Much like Sundays back home, Friday Brunch is a big deal here. It's the first day of the weekend and the Muslim holy day, so afternoons starting at noon and going until about 4:00pm are for Brunch. Most of the nicer hotels host an all you can eat and drink brunch and most are organized buffet style where you just help yourself until you burst.

Our first brunch, about a month ago, was at the  Crowne Plaza and their speciality drink was Mojitos, which they had in a number of different flavors including strawberry, lychee and of course mint. The buffet was huge and had European and Arabic dishes, a nice salad bar, cheese station, all kinds of different breads, and a really nice chocolate fountain for dessert. They also had a live singer performing and she was pretty good.

Today, we went to the Royal Meridian to the Oceans restaurant for brunch and this one was set up a little differently. Same general idea of all you can eat and all you can drink, but you order what you want off the menu. They didn't have a speciality drink so I had a Margarita and a Mojito and they had many others to choose from. They had breakfast food, appetizers, salads, main courses, cheese, fruit and desserts, you just had to choose whatever you wanted and keep ordering.
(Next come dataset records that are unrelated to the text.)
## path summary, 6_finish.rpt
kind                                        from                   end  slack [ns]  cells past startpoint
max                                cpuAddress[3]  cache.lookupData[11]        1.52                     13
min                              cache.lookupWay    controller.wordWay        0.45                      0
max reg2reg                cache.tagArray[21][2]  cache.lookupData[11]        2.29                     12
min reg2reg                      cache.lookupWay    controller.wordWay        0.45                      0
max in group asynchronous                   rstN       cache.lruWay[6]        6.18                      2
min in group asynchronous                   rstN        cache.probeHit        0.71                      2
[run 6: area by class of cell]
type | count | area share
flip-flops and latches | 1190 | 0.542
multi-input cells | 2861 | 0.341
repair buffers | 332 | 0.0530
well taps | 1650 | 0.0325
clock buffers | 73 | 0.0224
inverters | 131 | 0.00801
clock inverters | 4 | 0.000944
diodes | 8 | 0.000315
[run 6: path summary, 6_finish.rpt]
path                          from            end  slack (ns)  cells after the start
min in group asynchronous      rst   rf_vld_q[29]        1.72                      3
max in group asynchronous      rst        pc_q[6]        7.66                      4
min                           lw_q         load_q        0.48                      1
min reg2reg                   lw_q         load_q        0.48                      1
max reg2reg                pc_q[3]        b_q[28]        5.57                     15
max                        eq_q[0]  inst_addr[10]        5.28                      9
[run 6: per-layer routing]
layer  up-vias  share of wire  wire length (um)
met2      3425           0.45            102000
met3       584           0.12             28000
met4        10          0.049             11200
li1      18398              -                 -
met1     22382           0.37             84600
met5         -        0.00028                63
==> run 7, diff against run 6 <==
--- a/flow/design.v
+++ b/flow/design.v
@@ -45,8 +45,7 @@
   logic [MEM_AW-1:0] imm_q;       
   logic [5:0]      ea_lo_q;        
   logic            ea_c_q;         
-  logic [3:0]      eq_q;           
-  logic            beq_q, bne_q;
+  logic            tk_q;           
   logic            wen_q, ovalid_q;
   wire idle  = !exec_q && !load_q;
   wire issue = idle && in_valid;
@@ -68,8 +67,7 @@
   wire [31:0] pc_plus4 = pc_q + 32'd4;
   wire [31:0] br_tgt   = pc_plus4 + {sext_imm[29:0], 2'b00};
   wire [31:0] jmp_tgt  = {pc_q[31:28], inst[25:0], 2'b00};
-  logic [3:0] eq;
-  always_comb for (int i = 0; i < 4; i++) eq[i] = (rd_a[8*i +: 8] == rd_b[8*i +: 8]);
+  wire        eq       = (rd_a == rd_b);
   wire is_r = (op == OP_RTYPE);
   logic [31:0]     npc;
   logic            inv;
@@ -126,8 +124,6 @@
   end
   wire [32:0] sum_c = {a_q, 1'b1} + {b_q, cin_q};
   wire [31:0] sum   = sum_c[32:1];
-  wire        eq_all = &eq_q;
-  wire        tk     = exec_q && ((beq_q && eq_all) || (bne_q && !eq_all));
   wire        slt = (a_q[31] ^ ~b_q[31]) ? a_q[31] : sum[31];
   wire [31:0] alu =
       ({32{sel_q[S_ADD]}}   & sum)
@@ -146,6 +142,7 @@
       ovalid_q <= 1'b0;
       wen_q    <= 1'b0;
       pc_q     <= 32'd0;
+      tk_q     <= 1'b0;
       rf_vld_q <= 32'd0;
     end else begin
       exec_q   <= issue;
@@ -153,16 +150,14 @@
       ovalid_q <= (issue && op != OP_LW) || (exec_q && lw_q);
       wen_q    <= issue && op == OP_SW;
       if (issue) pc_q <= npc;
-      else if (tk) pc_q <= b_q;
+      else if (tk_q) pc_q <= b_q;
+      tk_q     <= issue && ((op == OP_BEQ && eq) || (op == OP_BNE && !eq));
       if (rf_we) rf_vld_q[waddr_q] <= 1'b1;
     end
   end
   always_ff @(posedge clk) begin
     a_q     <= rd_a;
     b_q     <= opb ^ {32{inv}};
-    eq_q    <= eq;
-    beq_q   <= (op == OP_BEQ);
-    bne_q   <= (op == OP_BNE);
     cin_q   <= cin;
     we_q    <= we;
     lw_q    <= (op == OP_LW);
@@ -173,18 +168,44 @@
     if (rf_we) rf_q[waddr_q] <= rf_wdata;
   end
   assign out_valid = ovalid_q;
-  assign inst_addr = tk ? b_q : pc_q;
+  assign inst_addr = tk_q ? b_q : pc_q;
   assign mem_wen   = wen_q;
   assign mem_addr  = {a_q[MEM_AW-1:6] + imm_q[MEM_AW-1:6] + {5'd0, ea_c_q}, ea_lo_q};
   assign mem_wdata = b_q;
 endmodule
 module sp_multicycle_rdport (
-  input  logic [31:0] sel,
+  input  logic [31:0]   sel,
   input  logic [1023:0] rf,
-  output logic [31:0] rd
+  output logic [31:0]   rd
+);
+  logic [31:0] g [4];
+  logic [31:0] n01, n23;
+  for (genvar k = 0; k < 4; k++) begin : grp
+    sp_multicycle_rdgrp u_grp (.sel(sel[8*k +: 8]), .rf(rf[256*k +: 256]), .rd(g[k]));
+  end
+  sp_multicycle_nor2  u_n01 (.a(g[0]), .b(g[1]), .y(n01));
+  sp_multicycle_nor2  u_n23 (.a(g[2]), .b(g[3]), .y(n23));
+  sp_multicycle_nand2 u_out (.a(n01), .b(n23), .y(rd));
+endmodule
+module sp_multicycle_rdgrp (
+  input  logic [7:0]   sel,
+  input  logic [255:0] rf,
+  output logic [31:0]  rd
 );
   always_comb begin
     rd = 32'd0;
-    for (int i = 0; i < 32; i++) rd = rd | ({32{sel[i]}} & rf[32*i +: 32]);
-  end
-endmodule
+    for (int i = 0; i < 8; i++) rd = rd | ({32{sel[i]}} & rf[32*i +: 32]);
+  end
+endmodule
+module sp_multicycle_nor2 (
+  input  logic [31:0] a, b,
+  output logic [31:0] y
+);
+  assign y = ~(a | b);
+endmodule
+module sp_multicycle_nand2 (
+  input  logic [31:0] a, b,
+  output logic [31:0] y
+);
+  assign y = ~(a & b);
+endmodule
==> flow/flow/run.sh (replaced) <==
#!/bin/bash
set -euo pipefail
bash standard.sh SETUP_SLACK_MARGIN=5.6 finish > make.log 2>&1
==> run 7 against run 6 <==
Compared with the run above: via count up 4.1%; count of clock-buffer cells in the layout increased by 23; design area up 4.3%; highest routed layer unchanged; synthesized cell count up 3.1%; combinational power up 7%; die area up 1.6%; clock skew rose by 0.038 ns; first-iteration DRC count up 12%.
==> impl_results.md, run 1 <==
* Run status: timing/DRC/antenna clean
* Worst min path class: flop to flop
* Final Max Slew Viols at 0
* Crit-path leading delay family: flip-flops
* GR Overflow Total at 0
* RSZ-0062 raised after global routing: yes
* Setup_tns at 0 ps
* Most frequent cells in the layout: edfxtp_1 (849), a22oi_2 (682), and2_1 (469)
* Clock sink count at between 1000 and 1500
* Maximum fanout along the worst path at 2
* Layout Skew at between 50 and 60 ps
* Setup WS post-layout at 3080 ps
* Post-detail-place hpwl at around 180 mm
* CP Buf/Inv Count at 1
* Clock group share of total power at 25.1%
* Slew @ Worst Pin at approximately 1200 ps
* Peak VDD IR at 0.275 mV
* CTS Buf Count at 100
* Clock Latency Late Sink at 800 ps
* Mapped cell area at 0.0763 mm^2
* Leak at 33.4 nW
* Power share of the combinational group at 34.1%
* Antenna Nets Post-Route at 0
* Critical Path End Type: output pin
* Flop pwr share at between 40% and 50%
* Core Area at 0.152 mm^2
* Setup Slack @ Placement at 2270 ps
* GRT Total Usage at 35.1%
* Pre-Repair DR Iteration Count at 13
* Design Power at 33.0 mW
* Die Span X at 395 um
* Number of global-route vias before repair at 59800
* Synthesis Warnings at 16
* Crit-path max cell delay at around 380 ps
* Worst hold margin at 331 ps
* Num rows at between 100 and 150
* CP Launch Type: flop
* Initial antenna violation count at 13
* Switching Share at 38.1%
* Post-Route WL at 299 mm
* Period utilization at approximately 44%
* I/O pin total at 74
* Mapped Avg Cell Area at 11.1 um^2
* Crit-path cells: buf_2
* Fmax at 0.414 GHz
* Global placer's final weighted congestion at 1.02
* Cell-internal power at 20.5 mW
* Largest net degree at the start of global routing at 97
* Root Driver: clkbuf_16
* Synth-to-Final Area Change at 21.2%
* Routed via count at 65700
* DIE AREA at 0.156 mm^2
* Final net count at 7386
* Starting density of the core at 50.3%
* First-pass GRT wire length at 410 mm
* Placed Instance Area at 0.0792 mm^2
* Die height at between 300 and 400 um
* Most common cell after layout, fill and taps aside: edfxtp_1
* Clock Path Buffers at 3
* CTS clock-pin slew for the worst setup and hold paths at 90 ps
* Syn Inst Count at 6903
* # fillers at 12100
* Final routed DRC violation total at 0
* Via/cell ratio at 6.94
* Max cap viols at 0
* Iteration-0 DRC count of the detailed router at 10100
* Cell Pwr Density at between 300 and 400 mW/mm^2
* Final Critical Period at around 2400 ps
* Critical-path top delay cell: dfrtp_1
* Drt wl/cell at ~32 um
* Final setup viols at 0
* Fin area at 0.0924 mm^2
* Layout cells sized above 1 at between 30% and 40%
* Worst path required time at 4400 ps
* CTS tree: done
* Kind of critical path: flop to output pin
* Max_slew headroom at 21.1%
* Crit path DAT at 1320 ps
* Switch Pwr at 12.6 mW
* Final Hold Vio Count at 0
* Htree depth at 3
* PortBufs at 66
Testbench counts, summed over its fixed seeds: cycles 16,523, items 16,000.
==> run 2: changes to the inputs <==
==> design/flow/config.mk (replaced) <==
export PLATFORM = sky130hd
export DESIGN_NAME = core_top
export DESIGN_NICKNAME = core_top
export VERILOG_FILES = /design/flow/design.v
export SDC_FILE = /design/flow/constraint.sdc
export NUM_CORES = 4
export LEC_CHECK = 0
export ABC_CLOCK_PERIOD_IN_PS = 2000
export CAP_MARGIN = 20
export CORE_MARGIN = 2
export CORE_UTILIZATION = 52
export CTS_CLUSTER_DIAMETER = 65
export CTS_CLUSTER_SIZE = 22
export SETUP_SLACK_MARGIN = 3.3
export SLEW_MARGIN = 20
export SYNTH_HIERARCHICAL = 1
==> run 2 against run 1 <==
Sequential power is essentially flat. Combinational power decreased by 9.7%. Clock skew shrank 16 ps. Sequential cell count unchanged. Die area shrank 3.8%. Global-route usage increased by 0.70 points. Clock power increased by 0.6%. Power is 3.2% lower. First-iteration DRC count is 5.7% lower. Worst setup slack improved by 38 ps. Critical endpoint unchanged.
This design comes from an exercise in tuning for small area, a short achievable clock period and few clock cycles per item on the open sky130 flow, not from production work. RTL that was checked went through simulation tests only; none was proved equivalent to the original. Power is estimated from default activity; no workload was simulated.

## weighted_write_coalescing_buffer_unit
module weighted_write_coalescing_buffer_unit (
   input  logic                               clock,
   input  logic                               reset,
   input  logic                               req_valid,
   output logic                               req_ready,
   input  logic                               req_mode,
   input  logic [wwcb_pkg::ITEM_W-1:0]        req_item_id,
   input  logic [wwcb_pkg::MODEM_W-1:0]       req_modem_index,
   input  logic [wwcb_pkg::CLASS_W-1:0]       req_weight_class,
   output logic                               rsp_valid,
   input  logic                               rsp_ready,
   output logic [wwcb_pkg::ITEM_W-1:0]        rsp_out_item_id,
   output logic [wwcb_pkg::MODEM_W-1:0]       rsp_out_modem_index,
   output logic [wwcb_pkg::SERIAL_W-1:0]      rsp_batch_serial,
   output logic                               rsp_last,
   input  logic                               csr_psel,
   input  logic                               csr_penable,
   input  logic                               csr_pwrite,
   input  logic [wwcb_pkg::CSR_ADDR_W-1:0]    csr_paddr,
   input  logic [wwcb_pkg::CSR_DATA_W-1:0]    csr_pwdata,
   output logic [wwcb_pkg::CSR_DATA_W-1:0]    csr_prdata,
   output logic                               csr_pready
);
clock: 6.0 ns
lec_check: 0
cap_margin: 20
core_margin: 2
core_utilization: 40
setup_slack_margin: 2.5
slew_margin: 20
run.sh (not shown) runs the stock make flow with config.mk's settings and CLKGATE_MAP_FILE= SYNTH_SCRIPT=/design/flow/synth_recipe.tcl, a recipe that flattens the netlist after the stock synthesis.
Then changed:
--- a/flow/design.v
+++ b/flow/design.v
@@ -50,17 +50,16 @@
    output logic [wwcb_pkg::WEIGHT_W-1:0]       limit_weight_wdata,
    output logic                                limit_count_we,
    output logic [wwcb_pkg::CLIM_W-1:0]         limit_count_wdata
 );
    logic [WEIGHT_W-1:0] weight_limit_ff, weight_limit_in;
    logic [CLIM_W-1:0]   count_limit_ff, count_limit_in;
    logic                wr_strobe;
    logic                reg_sel;
-   logic                rd_sel_ff;
    assign csr_pready = 1'b1;
    assign wr_strobe  = csr_psel & csr_penable & csr_pwrite & csr_pready;
    assign reg_sel    = csr_paddr[2];
    always_comb begin
       weight_limit_in = weight_limit_ff;
       count_limit_in  = count_limit_ff;
       if (wr_strobe) begin
          unique case (reg_sel)
@@ -74,21 +73,18 @@
       if (reset) begin
          weight_limit_ff <= WEIGHT_LIMIT_RESET;
          count_limit_ff  <= COUNT_LIMIT_RESET;
       end else begin
          weight_limit_ff <= weight_limit_in;
          count_limit_ff  <= count_limit_in;
       end
    end
-   always_ff @(posedge clock) begin
-      rd_sel_ff <= reg_sel;
-   end
    always_comb begin
-      unique case (rd_sel_ff)
+      unique case (reg_sel)
          REG_WEIGHT_LIMIT: csr_prdata = {{(CSR_DATA_W-WEIGHT_W){1'b0}}, weight_limit_ff};
          REG_COUNT_LIMIT:  csr_prdata = {{(CSR_DATA_W-CLIM_W){1'b0}}, count_limit_ff};
          default:          csr_prdata = '0;
       endcase
    end
    assign limit_weight = weight_limit_ff;
    assign limit_count  = count_limit_ff;
    assign limit_weight_we    = wr_strobe & (reg_sel == REG_WEIGHT_LIMIT);
@@ -221,23 +217,16 @@
    logic                 rem1_is1;
    logic                 rem1_after0;
    logic                 q_empty;
    logic                 idle_after;
    logic                 o_load;
    logic [1:0]           hs_add;
    logic [SERIAL_W-1:0]  hs_sum0;
    logic [SERIAL_W-1:0]  hs_sum1;
-   logic [CNT_W-1:0]     occ_p1;
-   logic [CNT_W-1:0]     occ_m1;
-   logic [3:0]           hs_lo0;
-   logic [3:0]           hs_lo1;
-   logic [SERIAL_W-4:0]  hs_hi_inc;
-   logic signed [WEIGHT_W:0] wrem_less_lim;
-   logic signed [CNT_W:0]    crem_less_lim;
    assign s_add     = ~s_mode;
    assign cls_w     = wwcb_pkg::class_weight(s_cls);
    always_comb begin
       unique case (s_cls)
          3'd0:                         w_hit = (wrem <= 9'sd20);
          3'd1, 3'd2, 3'd3, 3'd4, 3'd5: w_hit = (wrem <= 9'sd1);
          default:                      w_hit = (wrem <= 9'sd0);
       endcase
@@ -260,25 +249,18 @@
    assign rem1_is0    = (rem1 == '0);
    assign rem1_is1    = (rem1 == CNT_W'(1));
    assign pop_last    = pop & rem1_is1;
    assign rem1_after0 = rem1_is0 | pop_last;
    assign q_empty     = (qcnt == '0);
    assign idle_after  = rem1_after0 & q_empty;
    assign o_load      = (~o_valid & ~rem1_is0) | (pop & (~rem1_is1 | ~q_empty));
    assign hs_add  = q_empty ? emp : qd[0];
-   assign hs_lo0    = {1'b0, hs[2:0]} + {2'b00, hs_add};
-   assign hs_lo1    = {1'b0, hs[2:0]} + {2'b00, hs_add} + 4'd1;
-   assign hs_hi_inc = hs[SERIAL_W-1:3] + (SERIAL_W-3)'(1);
-   assign hs_sum0   = {hs_lo0[3] ? hs_hi_inc : hs[SERIAL_W-1:3], hs_lo0[2:0]};
-   assign hs_sum1   = {hs_lo1[3] ? hs_hi_inc : hs[SERIAL_W-1:3], hs_lo1[2:0]};
-   assign occ_p1 = occ + CNT_W'(1);
-   assign occ_m1 = occ - CNT_W'(1);
-   assign wrem_less_lim = wrem - $signed({1'b0, limit_weight});
-   assign crem_less_lim = crem - $signed({1'b0, limit_count});
+   assign hs_sum0 = hs + SERIAL_W'(hs_add);
+   assign hs_sum1 = hs + SERIAL_W'(hs_add) + SERIAL_W'(1);
    assign ram_wr_en   = s_valid & ~full;
    assign ram_wr_addr = tail;
    assign ram_wr_data = s_key;
    assign ram_act_set = fire & append;
    assign ram_act_clr = release_b;
    assign ram_cmp_en  = accept;
    assign ram_cmp_key = {req_item_id, req_modem_index};
    assign ram_rd_addr = rd;
@@ -313,39 +295,39 @@
             s_valid <= 1'b0;
          end
          if (release_b) begin
             act_cnt <= '0;
          end else if (fire) begin
             act_cnt <= new_cnt;
          end
          if (limit_count_we) begin
-            crem <= crem_less_lim + $signed({1'b0, limit_count_wdata});
+            crem <= crem + $signed({1'b0, limit_count_wdata}) - $signed({1'b0, limit_count});
          end else if (release_b) begin
             crem <= $signed({1'b0, limit_count});
          end else if (fire & append) begin
             crem <= crem - 7'sd1;
          end
          if (limit_weight_we) begin
-            wrem <= wrem_less_lim + $signed({1'b0, limit_weight_wdata});
+            wrem <= wrem + $signed({1'b0, limit_weight_wdata}) - $signed({1'b0, limit_weight});
          end else if (release_b) begin
             wrem <= $signed({1'b0, limit_weight});
          end else if (fire) begin
             wrem <= wrem - $signed({1'b0, cls_w});
          end
          if (fire & append) begin
             tail <= tail + IDX_W'(1);
          end
          if (o_load) begin
             rd <= rd + IDX_W'(1);
          end
          if ((fire & append) & ~o_load) begin
-            occ <= occ_p1;
+            occ <= occ + CNT_W'(1);
          end else if (~(fire & append) & o_load) begin
-            occ <= occ_m1;
+            occ <= occ - CNT_W'(1);
          end
          if (o_load) begin
             o_valid <= 1'b1;
          end else if (pop) begin
             o_valid <= 1'b0;
          end
          if (release_b & idle_after) begin
             hs   <= hs_sum1;
The new run passed the timing, design-rule and antenna checks.
Routed wire length increases by a few percent.
Setup slack improved by 0.097 ns.
Final area went up slightly.
Hold slack barely changes.
Synthesized area climbs slightly.
Count of clock-buffer cells in the layout went up by 10.
Power went up slightly.
Core utilization climbs by 0.24 points.
First-iteration DRC count goes up by a little under a tenth.
Global-route usage grows by 0.63 points.
Sequential share of layout area falls by 0.90 points.
Final cell count goes up by a few percent.
Critical path depth stays the same.
Clock power came out lower by a few percent.
No run of this note included a check of the RTL's function; only the layout flow was run.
It was kind of nice not to have to get up, but I really wanted to try a small taste of a lot of different dishes rather than have to settle on a few. We spent a few hours there with the group and by the time we had paid the bill, we were all uncomfortably stuffed - a sign of a good brunch. :)
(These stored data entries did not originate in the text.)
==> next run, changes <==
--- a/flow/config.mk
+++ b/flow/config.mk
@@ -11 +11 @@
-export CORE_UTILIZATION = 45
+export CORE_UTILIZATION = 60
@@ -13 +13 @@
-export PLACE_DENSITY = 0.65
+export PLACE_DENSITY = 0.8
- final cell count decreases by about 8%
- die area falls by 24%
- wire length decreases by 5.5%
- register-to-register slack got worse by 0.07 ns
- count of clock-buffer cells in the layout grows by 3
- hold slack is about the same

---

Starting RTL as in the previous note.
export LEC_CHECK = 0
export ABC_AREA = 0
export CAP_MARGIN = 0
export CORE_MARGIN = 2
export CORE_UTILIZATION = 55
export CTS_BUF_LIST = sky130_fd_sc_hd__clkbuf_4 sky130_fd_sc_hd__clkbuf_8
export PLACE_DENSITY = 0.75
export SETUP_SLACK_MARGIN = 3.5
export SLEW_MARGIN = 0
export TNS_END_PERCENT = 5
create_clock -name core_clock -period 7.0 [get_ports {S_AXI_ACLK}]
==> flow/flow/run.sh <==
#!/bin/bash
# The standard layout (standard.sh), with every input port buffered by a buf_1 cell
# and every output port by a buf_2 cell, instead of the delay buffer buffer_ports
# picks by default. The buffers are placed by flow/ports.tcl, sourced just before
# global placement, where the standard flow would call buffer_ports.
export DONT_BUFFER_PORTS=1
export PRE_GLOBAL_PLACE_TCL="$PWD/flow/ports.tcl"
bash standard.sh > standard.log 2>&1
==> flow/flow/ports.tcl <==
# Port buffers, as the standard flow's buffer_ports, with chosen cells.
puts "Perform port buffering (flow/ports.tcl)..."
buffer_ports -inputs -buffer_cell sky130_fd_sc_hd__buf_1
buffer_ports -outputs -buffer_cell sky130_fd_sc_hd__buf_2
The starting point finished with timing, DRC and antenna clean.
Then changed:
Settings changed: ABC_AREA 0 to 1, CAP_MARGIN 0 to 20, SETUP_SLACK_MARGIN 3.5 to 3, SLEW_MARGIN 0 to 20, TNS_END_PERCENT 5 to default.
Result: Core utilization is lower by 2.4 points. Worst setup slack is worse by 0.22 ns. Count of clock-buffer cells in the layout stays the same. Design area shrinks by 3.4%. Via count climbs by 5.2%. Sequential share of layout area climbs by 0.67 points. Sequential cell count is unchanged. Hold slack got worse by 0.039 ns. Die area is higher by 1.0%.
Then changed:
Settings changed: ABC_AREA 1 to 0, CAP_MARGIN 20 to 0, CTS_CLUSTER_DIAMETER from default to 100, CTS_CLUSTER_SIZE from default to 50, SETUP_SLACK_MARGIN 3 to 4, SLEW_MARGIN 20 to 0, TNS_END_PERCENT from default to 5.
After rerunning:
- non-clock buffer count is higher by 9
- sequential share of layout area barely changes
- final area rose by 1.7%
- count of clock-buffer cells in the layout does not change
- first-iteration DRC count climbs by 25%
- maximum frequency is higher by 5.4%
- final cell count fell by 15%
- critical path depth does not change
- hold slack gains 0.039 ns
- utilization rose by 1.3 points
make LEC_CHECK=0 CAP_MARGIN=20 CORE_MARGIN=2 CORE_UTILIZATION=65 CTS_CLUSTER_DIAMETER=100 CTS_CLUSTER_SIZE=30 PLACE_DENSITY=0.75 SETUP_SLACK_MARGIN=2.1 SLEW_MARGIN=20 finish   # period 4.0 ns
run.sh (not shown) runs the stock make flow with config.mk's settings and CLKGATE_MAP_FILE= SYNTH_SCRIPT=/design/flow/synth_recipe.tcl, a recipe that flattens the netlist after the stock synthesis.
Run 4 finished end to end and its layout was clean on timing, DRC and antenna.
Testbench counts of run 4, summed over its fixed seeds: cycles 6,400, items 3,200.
This is an optimization exercise on Yosys and OpenROAD, whose aim is small area and a short achievable clock period, not a production implementation. Only simulation tests tie the RTL to the original design; equivalence was not proved. Power figures rest on the tool's default switching activity, not on a simulated workload.

Design scoreboard_ctrl, start of the top module:
module scoreboard_ctrl (
    input  logic               clk,
    input  logic               rst,
    input  sb_pkg::inst_word_t inst,
    input  logic               alu_done,
    input  logic               mem_done,
    input  logic               mul_done,
    input  logic               div_done,
    input  logic               jump_done,
    input  logic               is_jump,
    output logic               issue_en,
    output logic               alu_en,
    output logic               mem_en,
    output logic               mul_en,
    output logic               div_en,
    output logic               jump_en,
    output sb_pkg::op_code_t   disp_op,
    output sb_pkg::reg_idx_t   rs1_ctrl,
    output sb_pkg::reg_idx_t   rs2_ctrl,
    output logic               reg_write,
    output sb_pkg::fu_id_t     write_sel,
    output sb_pkg::reg_idx_t   rd_ctrl
);
Size in the first run: about 840 cells after synthesis, roughly 70 I/O pins, about 8800 um2 of cells after synthesis.
clock: 8.5 ns
lec_check: 0
cap_margin: 20
core_margin: 2
core_utilization: 40
cts_buf_list: sky130_fd_sc_hd__clkbuf_8
setup_slack_margin: 3.7
slew_margin: 20
synth_hierarchical: 1
standard.sh (not shown) runs the stock make flow with config.mk's settings and CLKGATE_MAP_FILE= SYNTH_SCRIPT=/design/flow/synth_recipe.tcl, a recipe that flattens the netlist after the stock synthesis.
==> flow/flow/run.sh <==
#!/bin/bash
# Layout: the standard ORFS flow, with the port buffers inserted at
# placement made of the smallest plain buffer (the resizer still sizes them up
# where timing or slew needs it). Make's full output goes to flow_make.log.
set -euo pipefail
export BUFFER_PORTS_ARGS="-buffer_cell sky130_fd_sc_hd__buf_1"
export RECOVER_POWER=30
bash standard.sh > flow_make.log 2>&1
The baseline reached the layout checks and failed them: max-capacitance violations, max-slew violations.
Next try:
--- a/flow/flow/run.sh
+++ b/flow/flow/run.sh
@@ -5,4 +5,3 @@
 set -euo pipefail
 export BUFFER_PORTS_ARGS="-buffer_cell sky130_fd_sc_hd__buf_1"
-export RECOVER_POWER=30
 bash standard.sh > flow_make.log 2>&1
Settings changed: SETUP_SLACK_MARGIN 3.7 to 3.8.
The changed run completed with no timing, DRC or antenna violations.
Utilization went up by 1.1 points.
Setup slack improves by 0.26 ns.
Sequential share of layout area went down by 0.97 points.
Power went up by about 3%.
Final area went up by 2.5%.
Flip-flop and latch count stays the same.
Worst hold slack improves by 0.0037 ns.
Global-route usage went up by 0.90 points.
Fmax went up by about 5%.
Non-clock buffer count went up by 7.
Register-to-register slack improves by 0.37 ns.
Next try:
Settings changed: CORE_UTILIZATION 40 to 35, SETUP_SLACK_MARGIN 3.8 to 3.7.
After rerunning: Clock-buffer cell count is unchanged. Routed wire length goes down by about 3%. Register-to-register slack is worse by 0.11 ns. Worst setup slack is worse by 0.027 ns. Power goes up by 0.76%. Design area is about the same. Synthesized area stays the same.
Next try:
--- a/flow/flow/run.sh
+++ b/flow/flow/run.sh
@@ -5,3 +5,4 @@
 set -euo pipefail
 export BUFFER_PORTS_ARGS="-buffer_cell sky130_fd_sc_hd__buf_1"
+export RECOVER_POWER=100
 bash standard.sh > flow_make.log 2>&1
Settings changed: CORE_UTILIZATION 35 to 40.
After rerunning: The new run finished with max-capacitance violations, max-slew violations left. Wire length hardly moves. Global-route usage came out higher by 2.1 points. Power came out lower by 4.8%. Flip-flop and latch count does not change. Synthesized cell count does not change. Setup slack degrades by 1.9 ns. First-iteration DRC count came out lower by 8.5%. Final cell count came out lower by 4.2%. Utilization came out higher by 3.5 points. Design area came out lower by 5.4%. Area after synthesis does not change.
I should also mention that Ocean's wasn't our first choice. We actually had reservations at One to One, but upon arriving were told that the brunch had been cancelled (we had a reservation for 14 people). Come to find out, they were expecting their liquor license renewal and apparently didn't get it, so decided to cancel the brunch ... and not tell anyone. (sigh)

After brunch, most of the others headed to the beach, but Brian and I headed back home. Our plan is to head out to the pool here, but currently Brian is softly snoring next to Rogue on the couch, so I'm not sure we're going to make it to the pool before the sun goes down. :)

Wednesday, March 23, 2011

Buying a Carpet

Because our apartment is all ceramic tile, we decided to add a little color and warmth by purchasing a couple of carpets. There are many places to buy carpets here and it's quite a big business so we weren't quite sure where to start.  Our first look was at the carpets at IKEA, because we were there shopping anyway. They had some nice ones, certainly not Arabic in any way, but were too small for the rooms we needed them for. In fact, we realized as we were looking that neither of us had taken any measurements, so we had to postpone anyway - then found out these would be too small.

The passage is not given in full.